_Exercise_
Beginning at the line containing "vic) ? r11 : r01;", output every line to the end of the data below exactly as it appears.

_Data for this task_
This design comes from an exercise in tuning for small area, a short achievable clock period and few clock cycles on the open sky130 flow, not from production work. Only simulation tests tie the RTL to the original design; equivalence was not proved. Power is estimated from default activity; no workload was simulated.

==> design.v <==
package dcache_pkg;
    typedef logic [32-1:0] word_t;
    typedef struct packed {
        logic [26-1:0] tag;
        logic [3-1:0] idx;
        logic                     blkoff;
        logic [1:0]               bytoff;
    } dcache_addr_t;
    typedef struct packed {
        logic                               valid;
        logic                               dirty;
        logic [26-1:0]           tag;
        word_t [2-1:0]      data;
    } dcache_frame_t;
    typedef enum logic [4:0] {
        IDLE,
        WB_ONE,
        WB_TWO,
        FILL_ONE,
        FILL_TWO,
        FLUSH_CHECK,
        FLUSH_ONE,
        FLUSH_TWO,
        DONE
    } ctrl_state_t;
endpackage
module dcache (
    input  logic               CLK,
    input  logic               n_rst,
    input  logic               halt,
    input  logic               dmemREN,
    input  logic               dmemWEN,
    input  dcache_pkg::word_t  dmemaddr,
    input  dcache_pkg::word_t  dmemstore,
    input  logic               dwait,
    input  dcache_pkg::word_t  dload,
    output logic               dhit,
    output dcache_pkg::word_t  dmemload,
    output logic               flushed,
    output logic               dREN,
    output logic               dWEN,
    output dcache_pkg::word_t  daddr,
    output dcache_pkg::word_t  dstore
);
    localparam int TW = 26;
    logic [15:0]          valid, dirty;
    logic [15:0][TW-1:0]  tags;
    logic [15:0][31:0]    dw0, dw1;
    logic [7:0]           lru;
    logic p_idle, p_hit, p_retry, p_wait, p_fscan, p_done;
    logic b_wb0, b_wb1, b_f0, b_f1;
    logic                 dren_r, dwen_r;
    logic [31:0]          dmemload_r, dstore_r, wb1_r;
    logic [29:0]          daddr_r;
    logic                 h0_r, h1_r, acc_r;
    logic [2:0]           lk_idx;
    logic                 lk_blk, lk_wr, lk_vic;
    logic                 way_r, upd_r;
    logic [TW-1:0]        pm_tag;
    logic [2:0]           pm_idx;
    logic                 pm_way, pm_blk, pm_wr;
    logic                 pm_flush;
    assign dhit     = p_hit;
    assign dmemload = dmemload_r;
    assign flushed  = p_done;
    assign dREN     = dren_r;
    assign dWEN     = dwen_r;
    assign daddr    = {daddr_r, 2'b00};
    assign dstore   = dstore_r;
    logic [TW-1:0] in_tag;
    logic [2:0]    in_idx;
    logic          in_blk;
    logic          req;
    assign in_tag = dmemaddr[31:6];
    assign in_idx = dmemaddr[5:3];
    assign in_blk = dmemaddr[2];
    assign req    = dmemREN | dmemWEN;
    logic busy;
    assign busy = dren_r | dwen_r;
    logic [15:0] vd, f_vd;
    logic        f_any_c, f_go;
    logic [3:0]  f_blk_c;
    logic        f_any, busy_d;
    logic [3:0]  f_blk;
    assign vd   = valid & dirty;
    assign f_go = (!busy && !busy_d) || (pm_flush && b_wb1 && !dwait);
    always_comb begin
        f_vd = vd;
        if (busy && pm_flush) f_vd[{pm_idx, pm_way}] = 1'b0;
        f_any_c = |f_vd;
        f_blk_c = '0;
        for (int k = 15; k >= 0; k--)
            if (f_vd[k]) f_blk_c = 4'(k);
    end
    always_ff @(posedge CLK) begin
        f_any <= f_any_c;
        f_blk <= f_blk_c;
    end
    logic [2:0]    rd_idx;
    logic [TW-1:0] rtag0, rtag1;
    logic [31:0]   r00, r01, r10, r11;    
    assign rd_idx = p_fscan ? f_blk[3:1] : in_idx;
    assign rtag0  = tags[{rd_idx, 1'b0}];
    assign rtag1  = tags[{rd_idx, 1'b1}];
    assign r00    = dw0[{rd_idx, 1'b0}];
    assign r01    = dw1[{rd_idx, 1'b0}];
    assign r10    = dw0[{rd_idx, 1'b1}];
    assign r11    = dw1[{rd_idx, 1'b1}];
    logic [15:0] match;
    always_comb
        for (int k = 0; k < 16; k++)
            match[k] = valid[k] && (tags[k] == in_tag);
    logic h0, h1;
    assign h0 = match[{in_idx, 1'b0}];
    assign h1 = match[{in_idx, 1'b1}];
    logic [7:0] vic_vd;
    always_comb
        for (int i = 0; i < 8; i++)
            vic_vd[i] = lru[i] ? vd[2*i+1] : vd[2*i];
    logic [15:0] lmatch;
    always_comb
        for (int k = 0; k < 16; k++)
            lmatch[k] = valid[k] && (tags[k][3:0] == in_tag[3:0]);
    logic lm0, lm1;
    assign lm0 = lmatch[{in_idx, 1'b0}];
    assign lm1 = lmatch[{in_idx, 1'b1}];
    logic vic, mru, vic_dirty;
    assign vic       = lru[in_idx];
    assign mru       = (lm0 != lm1) ? lm1 : ~vic;
    assign vic_dirty = vic_vd[in_idx];
    logic conflict, bus_free, hit_ok, miss_ok;
    assign conflict = busy && (in_idx == pm_idx);
    assign bus_free = !busy || (b_f1 && !dwait);
    assign hit_ok   = dmemREN || !busy || b_wb0 || (b_wb1 && in_blk) || (b_f1 && !in_blk);
    assign miss_ok  = bus_free && !conflict;
    logic ok0, ok1;
    assign ok0 = !(conflict && !pm_way);
    assign ok1 = !(conflict &&  pm_way);
    logic lookup, a_r0, a_r1, a_w0, a_w1, a_m;
    assign lookup = p_idle && !halt && req;
    logic w0_done;
    assign w0_done = b_f1 && !in_blk;
    assign a_r0   = lookup && (ok0 || w0_done) && dmemREN;
    assign a_r1   = lookup && (ok1 || w0_done) && dmemREN;
    assign a_w0   = lookup && (ok0 || w0_done) && hit_ok && dmemWEN;
    assign a_w1   = lookup && (ok1 || w0_done) && hit_ok && dmemWEN;
    assign a_m    = lookup && miss_ok;
    logic go_hit, go_retry, go_miss;
    assign go_hit   = ((a_w0 || (a_r0 && !mru)) && h0) || ((a_w1 || (a_r1 && mru)) && h1);
    assign go_retry = (a_r0 && mru && h0) || (a_r1 && !mru && h1);
    assign go_miss  = a_m && !h0 && !h1;
    logic word_in;    
    assign word_in = p_wait && !dwait && ((b_f0 && !pm_blk) || (b_f1 && pm_blk));
    logic fill0_en, fill1_en, hitw_en;
    assign fill0_en = b_f0 && !(pm_wr && !pm_blk);
    assign fill1_en = b_f1 && !(pm_wr &&  pm_blk);
    assign hitw_en  = p_hit && lk_wr;
    logic [31:0] wval0, wval1;
    assign wval0 = (hitw_en && !lk_blk) ? dmemstore : dload;
    assign wval1 = (hitw_en &&  lk_blk) ? dmemstore : dload;
    logic [3:0] fill_blk, hit_blk;
    assign fill_blk = {pm_idx, pm_way};
    assign hit_blk  = {lk_idx, way_r};
    assign way_r = h1_r || (!h0_r && lk_vic);
    assign upd_r = h0_r || h1_r;
    always_ff @(posedge CLK) begin
        for (int k = 0; k < 16; k++) begin
            if ((fill0_en && fill_blk == 4'(k)) || (hitw_en && !lk_blk && hit_blk == 4'(k)))
                dw0[k] <= wval0;
            if ((fill1_en && fill_blk == 4'(k)) || (hitw_en &&  lk_blk && hit_blk == 4'(k)))
                dw1[k] <= wval1;
            if (b_f0 && fill_blk == 4'(k))
                tags[k] <= pm_tag;
        end
    end
    always_ff @(posedge CLK, negedge n_rst) begin
        if (!n_rst) begin
            valid <= '0;
            dirty <= '0;
            lru   <= '0;
        end else begin
            if (b_f0) begin
                valid[fill_blk] <= 1'b1;
                dirty[fill_blk] <= pm_wr;
            end
            if (acc_r)
                lru[lk_idx] <= ~way_r;
            if (p_hit && upd_r && lk_wr)
                dirty[hit_blk] <= 1'b1;
            if (pm_flush && b_wb1)
                dirty[fill_blk] <= 1'b0;
        end
    end
    always_ff @(posedge CLK, negedge n_rst) begin
        if (!n_rst) begin
            p_idle   <= 1'b1;
            p_hit    <= 1'b0;
            p_retry  <= 1'b0;
            p_wait   <= 1'b0;
            p_fscan  <= 1'b0;
            p_done   <= 1'b0;
            b_wb0    <= 1'b0;
            b_wb1    <= 1'b0;
            b_f0     <= 1'b0;
            b_f1     <= 1'b0;
            dren_r   <= 1'b0;
            dwen_r   <= 1'b0;
            pm_flush <= 1'b0;
            busy_d   <= 1'b0;
        end else begin
            busy_d  <= busy;
            p_hit   <= go_hit || (go_miss && dmemWEN) || p_retry || word_in;
            p_retry <= go_retry;
            p_wait  <= (go_miss && dmemREN) || (p_wait && !word_in);
            p_idle  <= p_hit || (p_idle && !halt && !go_hit && !go_retry && !go_miss);
            p_fscan <= (p_idle && halt) || (p_fscan && !(f_go && !f_any));
            p_done  <= p_done || (p_fscan && f_go && !f_any);
            b_wb0  <= (go_miss && vic_dirty) || (p_fscan && f_go && f_any) || (b_wb0 && dwait);
            b_wb1  <= (b_wb0 && !dwait) || (b_wb1 && dwait);
            b_f0   <= (go_miss && !vic_dirty) || (b_wb1 && !dwait && !pm_flush) || (b_f0 && dwait);
            b_f1   <= (b_f0 && !dwait) || (b_f1 && dwait);
            dwen_r <= (go_miss && vic_dirty) || (p_fscan && f_go && f_any) || b_wb0 ||
                      (b_wb1 && dwait);
            dren_r <= (go_miss && !vic_dirty) || (b_wb1 && !dwait && !pm_flush) || b_f0 ||
                      (b_f1 && dwait);
            if (p_fscan && f_go) pm_flush <= 1'b1;
        end
    end
    always_ff @(posedge CLK) begin
        acc_r <= go_hit || go_retry || go_miss;
        if (p_wait)
            dmemload_r <= dload;
        else if ((p_retry ? way_r : mru))
            dmemload_r <= in_blk ? r11 : r10;
        else
            dmemload_r <= in_blk ? r01 : r00;
        if (p_idle) begin
            h0_r       <= h0;
            h1_r       <= h1;
            lk_idx     <= in_idx;
            lk_blk     <= in_blk;
            lk_wr      <= dmemWEN;
            lk_vic     <= vic;
        end
        if ((p_idle && bus_free) || (p_fscan && f_go)) begin
            dstore_r <= (p_fscan ? f_blk[0] : vic) ? r10 : r00;
            wb1_r    <= (p_fscan ? f_blk[0] : vic) ? r11 : r01;
        end
        if (p_idle && bus_free) begin
            daddr_r <= {(vic_dirty ? (vic ? rtag1 : rtag0) : in_tag), in_idx, 1'b0};
            pm_tag  <= in_tag;
            pm_idx  <= in_idx;
            pm_way  <= vic;
            pm_blk  <= in_blk;
            pm_wr   <= dmemWEN;
        end
        if (p_fscan && f_go) begin
            daddr_r <= {(f_blk[0] ? rtag1 : rtag0), f_blk[3:1], 1'b0};
            pm_idx  <= f_blk[3:1];
            pm_way  <= f_blk[0];
        end
        if (b_wb0 && !dwait) begin
            daddr_r[0] <= 1'b1;
            dstore_r   <= wb1_r;
        end
        if (b_wb1 && !dwait && !pm_flush) daddr_r <= {pm_tag, pm_idx, 1'b0};
        if (b_f0 && !dwait) daddr_r[0] <= 1'b1;
    end
endmodule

_Answer to this task_
            wb1_r    <= (p_fscan ? f_blk[0] : vic) ? r11 : r01;
        end
        if (p_idle && bus_free) begin
            daddr_r <= {(vic_dirty ? (vic ? rtag1 : rtag0) : in_tag), in_idx, 1'b0};
            pm_tag  <= in_tag;
            pm_idx  <= in_idx;
            pm_way  <= vic;
            pm_blk  <= in_blk;
            pm_wr   <= dmemWEN;
        end
        if (p_fscan && f_go) begin
            daddr_r <= {(f_blk[0] ? rtag1 : rtag0), f_blk[3:1], 1'b0};
            pm_idx  <= f_blk[3:1];
            pm_way  <= f_blk[0];
        end
        if (b_wb0 && !dwait) begin
            daddr_r[0] <= 1'b1;
            dstore_r   <= wb1_r;
        end
        if (b_wb1 && !dwait && !pm_flush) daddr_r <= {pm_tag, pm_idx, 1'b0};
        if (b_f0 && !dwait) daddr_r[0] <= 1'b1;
    end
endmodule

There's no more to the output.